Commented by taka-sare at 2007-03-05 03:17
>山下さん
神亀酒造の酒は、分かり難い酒の筆頭かもしれませんが、ここが分かると一気に視野が広がるかと思います。兎にも角にも、飲食の経験値が物凄く試される酒だと思います(続きはメールででも)。

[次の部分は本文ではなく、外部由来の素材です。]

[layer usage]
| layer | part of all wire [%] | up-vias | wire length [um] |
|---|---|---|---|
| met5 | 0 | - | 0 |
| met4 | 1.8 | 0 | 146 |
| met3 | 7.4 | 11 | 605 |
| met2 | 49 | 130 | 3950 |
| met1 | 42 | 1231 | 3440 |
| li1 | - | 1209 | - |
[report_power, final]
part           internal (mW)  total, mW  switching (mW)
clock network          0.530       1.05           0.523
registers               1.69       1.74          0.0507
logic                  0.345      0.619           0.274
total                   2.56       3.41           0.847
`config.mk`:
```
export PLATFORM = sky130hd
export DESIGN_NAME = ssp_spi_port
export DESIGN_NICKNAME = d
export VERILOG_FILES = /design/src/ssp_spi_port.v
export VERILOG_INCLUDE_DIRS = /design/src
export SDC_FILE = /design/constraint.sdc
export NUM_CORES = 1
export LEC_CHECK = 0
export ABC_AREA = 0
export BUFFER_PORTS_ARGS = -buffer_cell sky130_fd_sc_hd__buf_2
export CELL_PAD_IN_SITES_DETAIL_PLACEMENT = 1
export CELL_PAD_IN_SITES_GLOBAL_PLACEMENT = 1
export CORE_MARGIN = 2
export CORE_UTILIZATION = 40
export DETAILED_ROUTE_END_ITERATION = 8
export PLACE_DENSITY_LB_ADDON = 0.1
export SETUP_SLACK_MARGIN = 0.05
export SYNTH_ARGS = -nofsm -noshare
export SYNTH_HDL_FRONTEND = slang
export SYNTH_SLANG_ARGS = --single-unit
```
`constraint.sdc`:
```
create_clock -name ref_clk -period 3.5 [get_ports ref_clk]
set_input_delay 0.35 -clock ref_clk [delete_from_list [all_inputs] [get_ports ref_clk]]
set_output_delay 0.35 -clock ref_clk [all_outputs]
set_load 0.05 [all_outputs]
```
`src/ssp_consts.vh`:
```
`ifndef SSP_CONSTS_VH
`define SSP_CONSTS_VH

// ----------------------------------------------------------------------
// register byte offsets
// ----------------------------------------------------------------------
`define SSP_OFS_CTRL 8'h14
`define SSP_OFS_STATUS 8'h94
`define SSP_OFS_DATA 8'h20
`define SSP_OFS_INT_STAT 8'h24
`define SSP_OFS_INT_CLR 8'h28
`define SSP_OFS_INT_EN 8'h2C

// ----------------------------------------------------------------------
// control register fields
// ----------------------------------------------------------------------
`define SSP_CTRL_EN_BIT 5
`define SSP_CTRL_POL_BIT 4
`define SSP_CTRL_MODE_HI 3
`define SSP_CTRL_MODE_LO 0
`define SSP_CTRL_RESET 6'h00

// ----------------------------------------------------------------------
// mode field codes
// ----------------------------------------------------------------------
`define SSP_MODE_MASTER_LAST 4'h3
`define SSP_MODE_SLAVE_SS 4'h4
`define SSP_MODE_SLAVE_NOSS 4'h5
`define SSP_MODE_TWO_WIRE 4'h6

// ----------------------------------------------------------------------
// status register fields
// ----------------------------------------------------------------------
`define SSP_STAT_SMP_BIT 7
`define SSP_STAT_CKE_BIT 6
`define SSP_STAT_DA_BIT 5
`define SSP_STAT_STOP_BIT 4
`define SSP_STAT_BF_BIT 0
`define SSP_STAT_RESET 8'h00

// ----------------------------------------------------------------------
// interrupt status bits
// ----------------------------------------------------------------------
`define SSP_INT_DONE_BIT 0
`define SSP_INT_STOP_BIT 1
`define SSP_INT_START_BIT 2
`define SSP_INT_WIDTH 3
`define SSP_INT_RESET 3'h0

// ----------------------------------------------------------------------
// timing and framing
// ----------------------------------------------------------------------
`define SSP_HALF_CYCLES 4
`define SSP_BITS 8
`define SSP_MASTER_TICKS 16
`define SSP_ADDR_BITS 9

`endif

```
`src/ssp_spi_port.v`:
```
// Function
// - port runs only while enable bit set
// - enable hands serial pins to the port
// - select high resets slave logic in mode 0100
// - master sample phase: end or middle
// - edge select and polarity pick transmit edge
// - two-wire data/address flag in status bit 5
// - stop flag: set on stop, clear start/disable
// - eight bits out and in per transfer
// - clock driven in master, input in slave
// - buffer full set on receive, clear when empty
//
// Added by the designer: the AHB-Lite register port.
`timescale 1ns/10ps
`default_nettype none
`include "ssp_consts.vh"

module ssp_spi_port #(
    parameter HALF_CYCLES = `SSP_HALF_CYCLES
) (
    input wire ref_clk, // core clock
    input wire arst_n, // async reset, active low
    input wire hsel, // slave select from decoder
    input wire [31:0] haddr, // byte address
    input wire [1:0] htrans, // transfer type
    input wire hwrite, // write when high
    input wire [2:0] hsize, // transfer size
    input wire [31:0] hwdata, // write data
    input wire hready, // bus ready in
    output wire hreadyout, // always ready
    output wire hresp, // always okay
    output reg [31:0] hrdata, // read data
    input wire sdiIn, // serial data in pin
    output wire sdoOut, // serial data out pin
    output wire sdoOe_n, // serial out drive enable
    input wire sckIn, // serial clock pin level
    output wire sckOut, // serial clock drive value
    output wire sckOe_n, // serial clock drive enable
    input wire ssIn_n, // slave select pin
    output wire irq // level interrupt
);

    // transmit edge is rising when edge select and polarity differ
    function txRise;
        input cke;
        input clock_idle_polarity;
        begin
            txRise = cke ^ clock_idle_polarity;
        end
    endfunction

    // ------------------------------------------------------------------
    // registers and state
    // ------------------------------------------------------------------
    reg [5:0] ctrl_reg;
    reg smp_reg;
    reg cke_reg;
    reg dataAddr_reg;
    reg stopSeen_reg;
    reg bufFull_reg;
    reg [7:0] rxBuf_reg;
    reg [7:0] txShift_reg;
    reg [7:0] rxShift_reg;
    reg [3:0] bitCnt_reg;
    reg busy_reg;
    reg [15:0] divCnt_reg;
    reg [4:0] tick_reg;
    reg sckLvl_reg;
    reg [2:0] intStat_reg;
    reg [2:0] intEn_reg;
    reg [7:0] dpAddr_reg;
    reg dpWrite_reg;
    reg sdiM_reg, sdiS_reg, sdiD_reg;
    reg sckM_reg, sckS_reg, sckD_reg;
    reg ssM_reg, ssS_reg;
    reg [3:0] sclCnt_reg;

    wire portEn = ctrl_reg[`SSP_CTRL_EN_BIT];
    wire clock_idle_polarity = ctrl_reg[`SSP_CTRL_POL_BIT];
    wire [3:0] mode = ctrl_reg[`SSP_CTRL_MODE_HI:`SSP_CTRL_MODE_LO];
    wire isMaster = (mode <= `SSP_MODE_MASTER_LAST);
    wire isSlaveSs = (mode == `SSP_MODE_SLAVE_SS);
    wire isSpi = (mode <= `SSP_MODE_SLAVE_NOSS);
    wire isSlave = isSpi && !isMaster;
    wire isTwoWire = !isSpi;

    // ------------------------------------------------------------------
    // bus slave
    // ------------------------------------------------------------------
    // zero wait states: every access completes in its first data phase
    assign hreadyout = 1'b1;
    assign hresp = 1'b0;
    wire addrPhase = hsel && hready && htrans[1];
    wire wrStrobe = dpWrite_reg;
    wire rdData = addrPhase && !hwrite && (haddr[7:0] == `SSP_OFS_DATA);
    wire wrCtrl = wrStrobe && (dpAddr_reg == `SSP_OFS_CTRL);
    wire wrStat = wrStrobe && (dpAddr_reg == `SSP_OFS_STATUS);
    wire wrData = wrStrobe && (dpAddr_reg == `SSP_OFS_DATA);
    wire wrClr = wrStrobe && (dpAddr_reg == `SSP_OFS_INT_CLR);
    wire wrEn = wrStrobe && (dpAddr_reg == `SSP_OFS_INT_EN);

    wire [7:0] statusVal = {smp_reg, cke_reg, dataAddr_reg, stopSeen_reg,
                            3'h0, bufFull_reg};

    // read mux, answer registered into the data phase
    reg [31:0] rdMux;
    always @* begin
        case (haddr[7:0])
            `SSP_OFS_CTRL: rdMux = {26'h0, ctrl_reg};
            `SSP_OFS_STATUS: rdMux = {24'h0, statusVal};
            `SSP_OFS_DATA: rdMux = {24'h0, rxBuf_reg};
            `SSP_OFS_INT_STAT: rdMux = {29'h0, intStat_reg};
            `SSP_OFS_INT_EN: rdMux = {29'h0, intEn_reg};
            default: rdMux = 32'h0;
        endcase
    end

    // address phase capture and read data
    always @(posedge ref_clk or negedge arst_n) begin
        if (!arst_n) begin
            dpAddr_reg <= 8'h00;
            dpWrite_reg <= 1'b0;
            hrdata <= 32'h0;
        end else begin
            dpWrite_reg <= addrPhase && hwrite;
            if (addrPhase) begin
                dpAddr_reg <= haddr[7:0];
            end
            if (addrPhase && !hwrite) begin
                hrdata <= rdMux;
            end
        end
    end

    // control and writable status bits; disable happens here too
    always @(posedge ref_clk or negedge arst_n) begin
        if (!arst_n) begin
            ctrl_reg <= `SSP_CTRL_RESET;
            smp_reg <= 1'b0;
            cke_reg <= 1'b0;
            intEn_reg <= `SSP_INT_RESET;
        end else begin
            if (wrCtrl) begin
                ctrl_reg <= hwdata[5:0];
            end
            if (wrStat) begin
                smp_reg <= hwdata[`SSP_STAT_SMP_BIT];
                cke_reg <= hwdata[`SSP_STAT_CKE_BIT];
            end
            if (wrEn) begin
                intEn_reg <= hwdata[2:0];
            end
        end
    end

    // ------------------------------------------------------------------
    // pin synchronisers
    // ------------------------------------------------------------------
    // two flops each; the third sdi/sck flop only serves edge finding
    always @(posedge ref_clk or negedge arst_n) begin
        if (!arst_n) begin
            sdiM_reg <= 1'b1;
            sdiS_reg <= 1'b1;
            sdiD_reg <= 1'b1;
            sckM_reg <= 1'b0;
            sckS_reg <= 1'b0;
            sckD_reg <= 1'b0;
            ssM_reg <= 1'b1;
            ssS_reg <= 1'b1;
        end else begin
            sdiM_reg <= sdiIn;
            sdiS_reg <= sdiM_reg;
            sdiD_reg <= sdiS_reg;
            sckM_reg <= sckIn;
            sckS_reg <= sckM_reg;
            sckD_reg <= sckS_reg;
            ssM_reg <= ssIn_n;
            ssS_reg <= ssM_reg;
        end
    end

    // ------------------------------------------------------------------
    // shift engine
    // ------------------------------------------------------------------
    wire sckRiseS = sckS_reg && !sckD_reg;
    wire sckFallS = !sckS_reg && sckD_reg;
    wire txIsRise = txRise(cke_reg, clock_idle_polarity);
    wire ssReset = isSlaveSs && ssS_reg;
    wire slvTxEdge = txIsRise ? sckRiseS : sckFallS;
    wire slvSmpEdge = txIsRise ? sckFallS : sckRiseS;
    wire slvActive = portEn && isSlave && !ssReset;

    // compared at full width so no bits of the parameter are cut
    wire divDone = ({16'h0, divCnt_reg} == HALF_CYCLES - 1);
    wire mTick = busy_reg && divDone;
    wire tickEnd = (tick_reg == `SSP_MASTER_TICKS);
    // sample phase: odd/even tick picked by edge select and phase
    wire mSmp = mTick && (smp_reg ? ((tick_reg[0] != cke_reg)
                && (tick_reg != 5'h0)) : ((tick_reg[0] == cke_reg)
                && !tickEnd));
    wire mTx = mTick && (tick_reg[0] != cke_reg) && (tick_reg != 5'h0)
               && !tickEnd;
    wire doSmp = (isMaster ? mSmp : (slvActive && slvSmpEdge));
    wire doTx = isMaster ? mTx
                : (slvActive && slvTxEdge && (bitCnt_reg != 4'h0));
    wire lastSmp = doSmp && (bitCnt_reg == `SSP_BITS - 1);
    wire mStart = portEn && isMaster && !busy_reg && wrData;

    always @(posedge ref_clk or negedge arst_n) begin
        if (!arst_n) begin
            txShift_reg <= 8'h00;
            rxShift_reg <= 8'h00;
            bitCnt_reg <= 4'h0;
            busy_reg <= 1'b0;
            divCnt_reg <= 16'h0;
            tick_reg <= 5'h0;
            sckLvl_reg <= 1'b0;
        end else if (!portEn || isTwoWire) begin
            bitCnt_reg <= 4'h0;
            busy_reg <= 1'b0;
            divCnt_reg <= 16'h0;
            tick_reg <= 5'h0;
            sckLvl_reg <= clock_idle_polarity;
            if (wrData) begin
                txShift_reg <= hwdata[7:0];
            end
        end else if (ssReset) begin
            bitCnt_reg <= 4'h0;
            if (wrData) begin
                txShift_reg <= hwdata[7:0];
            end
        end else begin
            // writes while a transfer runs are dropped
            if (wrData && !busy_reg && bitCnt_reg == 4'h0) begin
                txShift_reg <= hwdata[7:0];
            end else if (doTx) begin
                txShift_reg <= {txShift_reg[6:0], 1'b0};
            end
            if (doSmp) begin
                rxShift_reg <= {rxShift_reg[6:0], sdiS_reg};
                bitCnt_reg <= lastSmp ? 4'h0 : bitCnt_reg + 4'h1;
            end
            if (mStart) begin
                busy_reg <= 1'b1;
                divCnt_reg <= 16'h0;
                tick_reg <= 5'h0;
            end else if (busy_reg) begin
                divCnt_reg <= divDone ? 16'h0 : divCnt_reg + 16'h1;
                if (mTick) begin
                    tick_reg <= tick_reg + 5'h1;
                    if (tickEnd) begin
                        busy_reg <= 1'b0;
                    end else begin
                        sckLvl_reg <= !sckLvl_reg;
                    end
                end
            end else begin
                sckLvl_reg <= clock_idle_polarity;
            end
        end
    end

    // ------------------------------------------------------------------
    // receive buffer
    // ------------------------------------------------------------------
    // full on completed byte, set wins over read clear
    always @(posedge ref_clk or negedge arst_n) begin
        if (!arst_n) begin
            rxBuf_reg <= 8'h00;
            bufFull_reg <= 1'b0;
        end else if (lastSmp && portEn && isSpi) begin
            rxBuf_reg <= {rxShift_reg[6:0], sdiS_reg};
            bufFull_reg <= 1'b1;
        end else if (rdData) begin
            bufFull_reg <= 1'b0;
        end
    end

    // ------------------------------------------------------------------
    // two-wire bus conditions
    // ------------------------------------------------------------------
    wire twOn = portEn && isTwoWire;
    wire startDet = twOn && sckS_reg && sckD_reg && sdiD_reg && !sdiS_reg;
    wire stopDet = twOn && sckS_reg && sckD_reg && !sdiD_reg && sdiS_reg;

    // address byte plus acknowledge precedes data
    // stop flag tracks the latest bus condition
    always @(posedge ref_clk or negedge arst_n) begin
        if (!arst_n) begin
            stopSeen_reg <= 1'b0;
            dataAddr_reg <= 1'b0;
            sclCnt_reg <= 4'h0;
        end else if (!twOn) begin
            stopSeen_reg <= 1'b0;
            dataAddr_reg <= 1'b0;
            sclCnt_reg <= 4'h0;
        end else if (startDet) begin
            stopSeen_reg <= 1'b0;
            dataAddr_reg <= 1'b0;
            sclCnt_reg <= 4'h0;
        end else begin
            if (stopDet) begin
                stopSeen_reg <= 1'b1;
            end
            if (sckRiseS && sclCnt_reg != `SSP_ADDR_BITS) begin
                sclCnt_reg <= sclCnt_reg + 4'h1;
                if (sclCnt_reg == `SSP_ADDR_BITS - 1) begin
                    dataAddr_reg <= 1'b1;
                end
            end
        end
    end

    // ------------------------------------------------------------------
    // interrupts
    // ------------------------------------------------------------------
    wire [2:0] intEvt = {startDet, stopDet, lastSmp && portEn && isSpi};

    // sticky bits; a new event beats a clear in the same cycle
    always @(posedge ref_clk or negedge arst_n) begin
        if (!arst_n) begin
            intStat_reg <= `SSP_INT_RESET;
        end else begin
            intStat_reg <= (intStat_reg & ~(wrClr ? hwdata[2:0] : 3'h0))
                           | intEvt;
        end
    end

    assign irq = |(intStat_reg & intEn_reg);

    // ------------------------------------------------------------------
    // pin drive
    // ------------------------------------------------------------------
    // pins only driven while the port owns them
    assign sckOut = sckLvl_reg;
    assign sckOe_n = !(portEn && isMaster);
    // slave with select control releases the line while deselected
    assign sdoOut = txShift_reg[7];
    assign sdoOe_n = !(portEn && isSpi && !ssReset);

endmodule // ssp_spi_port
`default_nettype wire

```
==> results.md, run 1 <==
- Status: finished clean
- Crit path to: rxBuf_reg[5]
- Mapped Cells: 489
- FF-to-FF End: rxBuf_reg[5]
- Die Wd: 118 µm
- Clock Power Share: 37.3%
- Count of input and output buffers: 37
- Maximum vdd drop: 0.000322 V
- Gr ovfl total: 0
- Switching share of total power: a little under a third
- Max reg flops: 16
- Synth Flop Type: dfrtp_1
- Hold Buf Count CTS: 0
- Vias: 3913
- CP arrival: between 3000 and 4000 ps
- DR WL/cell: 18.2 µm
- Reg2reg path depth: 6
- FF-to-FF Start: divCnt_reg[0]
- F_max: 0.351 GHz
- Post-CTS Setup Bufs: 0
- Required @ worst endpoint: 3740 ps
- CTS tree: built
- Largest net degree at the start of global routing: 54
- R2R Setup Slk: 650 ps
- Seq/Total Area, Yosys: 46.5%
- Clock-pin slew on the worst setup and hold paths: ~70 ps
- Combinational Power Share: 14.3%
- Hpwl dp: 9.39 mm
- RD Place Congestion: a little over 0.8
- Reg power frac: 48.4%
- Drt drc: 0
- Core area: 12600 µm²
- Crit. End Element: flip-flop
- Final WL: 12.8 mm
- Global-route wire length before repair: roughly 21 mm
- # clock sinks: 96
- Ports: 116
- Pint: around 1.8 mW
- Initial antenna violation count: 0
- Post-route ant nets: 0
- Pwr/cell area: 453 nW/µm²
- Tcrit/Tclk final: 81.3%
- Placed cell count: 688
- Fin crit period: 2850 ps
- Initial Util: between 40% and 50%
- Worst slew margin: 28.4%
- Vias in the first global route: 4009
- Die ar.: 13900 µm²
- Max Slew Vio Count: 0
- EDFF count, synth: 0
- Unrepaired setup endpoints after global routing: false
- Maxcap violations: 0
- P&R area growth vs syn: 11.0%
- Post-Layout Cell Count: about 700
- Max FO, Critical Path: 10
- Die H: between 100 and 150 µm
- Hold Path Class: in2async
- Synth warnings: 0
- Netlist cell types: 69
- Syn avg cell area: about 11 µm²
- Post_cts resized: 0
- Initial DRT Pass Iterations: 4
- Worst Tran Pin Value: 1070 ps
- Layout Nets: about 610
- Clock skew: 8.14 ps
- Hold Violations, Final: 0
- CP startpoint kind: flip-flop
- Yosys reg bits: 96
- P_sw: 0.805 mW
- Critical path type: reg2reg
- Initial drt markers: 204
- H-Tree Depth: 3
- Final setup fails: 0
- Placement Rows: 41
- Setup total negative slack: 0 ps
- CTS buffer count: 9
- Root Driver: clkbuf_16
- # diodes: 0
- Ys async rst share: 100%
- Maximum clock path buffer count: 2
- Static Leakage: approximately 2.5 nW
- Cell area after synthesis: just over 5000 µm²
- Worst setup startpoint: divCnt_reg[0]
- Clock latency on the worst-skew pair: 360 ps
- Overall routing resource usage: approximately 19%
- Tot Pwr: 2.60 mW
- Share of cells above drive strength 1: 25.0%
- Via density: about 5.6
worst min path at each step:
| stage | end | slack (ps) | depth (start not counted) |
|---|---|---|---|
| floorplan | bitCnt_reg[0] | 50 | 0 |
| global placement | sckS_reg | 340 | 0 |
| detailed placement | sdiS_reg | 350 | 0 |
| CTS | divCnt_reg[4] | 50 | 1 |
| global route | sdiM_reg | 70 | 1 |
| finish | divCnt_reg[4] | 20 | 1 |
critical path: stages (launching register included):
cell and delay, ps:
dfrtp_1 430, ha_1 310, nor4b_2 300, nand4_1 230
a211o_2 420, a211oi_4 630, mux2_2 410
cell families after synthesis:
kind of cell	Yosys count	synth area share (%)
buffers and inverters	59	6.42
adders and majority gates	8	1.93
and+or+nand+nor	173	20.0
DFF	96	46.5
other	2	0.145
muxes	55	11.8
AOI/OAI and AO/OA	91	12.4
xor gates and xnor gates	5	0.845
routing by layer:
layer  vias to the layer above  global-route usage, %  wire length (µm)
met5                         -                      0                 0
met2                        71                   28.8              5700
li1                       1827                      -                 -
met4                         0                   7.53               204
met1                      1999                   28.1              6540
met3                        16                   2.96               378
synthesized netlist by cell type (2+ instances only):
cell        n  area share (%)
dfrtp_1    91              44
mux2_2     48              10
nor2_1     29             2.1
buf_4      27             3.9
o21ai_0    26             2.5
nand2_1    23             1.7
nand3_1    20             1.9
inv_1      15             1.1
a21oi_1    14             1.4
nand4_1    14             1.7
nor3_1     13             1.3
nand2b_1    9             1.1
clkbuf_1    8            0.58
ha_1        8             1.9
nor4_1      8            0.97
a22oi_1     7             1.0
and3_1      7            0.85
a22o_1      6             1.0
buf_2       6            0.58
mux2i_1     6             1.2
o31ai_1     6            0.87
a21o_1      5            0.72
and2_1      5            0.60
dfstp_2     5             2.5
nand3b_1    5            0.72
or3_1       5            0.60
a2bb2oi_1   4            0.68
nor2b_1     4            0.48
xor2_1      4            0.68
a311oi_1    3            0.51
a31oi_1     3            0.36
and4_1      3            0.51
nand4b_1    3            0.51
nor3b_1     3            0.43
nor4b_1     3            0.51
a222oi_1    2            0.39
clkbuf_2    2            0.19
conb_1      2            0.14
nor4_2      2            0.48
nor4_4      2            0.82
o211ai_1    2            0.29
o31a_1      2            0.34
or3b_2      2            0.34
or4b_2      2            0.39
cells in the final DEF (no fill, tap or decap), types with 5 or more instances in the layout:
master     synthesis  routed
nor2_1            29      29
and2_1             5       5
buf_4             27      10
a21oi_1           14      14
dfrtp_1           91      91
o31ai_1            6       6
a22oi_1            7       7
nand3b_1           5       5
clkbuf_16          0       9
nand3_1           20      20
and3_1             7       7
nor4_1             8       8
buf_2              6      36
nand4_1           14      14
or3_1              5       5
mux2i_1            6       6
a22o_1             6       6
inv_1             15      15
nand2b_1           9       9
nand2_1           23      23
conb_1             2      26
ha_1               8       8
mux2_2            48      48
dfstp_2            5       5
nor3_1            13      13
o21ai_0           26      26
a21o_1             5       5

>しかし日本酒、少し飲むと感覚が鈍るので、珈琲より道が3倍長く感じられます(笑)

いや、実は珈琲もすぐに感覚が鈍るんですよ!
故に、両者共、険しい道かと・・・(笑)
Commented by soba-kiri at 2007-03-05 11:09
なんて事を!

せっかく、記憶消去ビームを浴びて忘れていたのにぃ!
呑みてぇよぉぉぉぉぉ!!!

ハァ、それにしても見事な竹鶴色ですね。
右から2番目が八反錦でしょうか?
Commented by taka-sare at 2007-03-05 13:21
>soba-kiriさん
私も消去ビームを浴びて忘れていたのですが...
I酒店の店主に記憶を呼び戻されてしまいました(笑)

生酛は、たまりやさんの所で呑んだひこ孫の如き旨さがあります。開栓時は2種の差がハッキリと分からなかったけれど、今回は良く分かりました(現在、開栓3週間)。いやしかし、底知れぬ酒ですね。

>右から2番目が八反錦でしょうか?

そのとーりっす。
竹鶴色といえば、先日I酒店のおかみさんが「お客様に『この前買ったお酒(竹鶴)の色が黄色かったんですけれど』と言われまして・・・」と仰っていました。いやはや(苦笑)。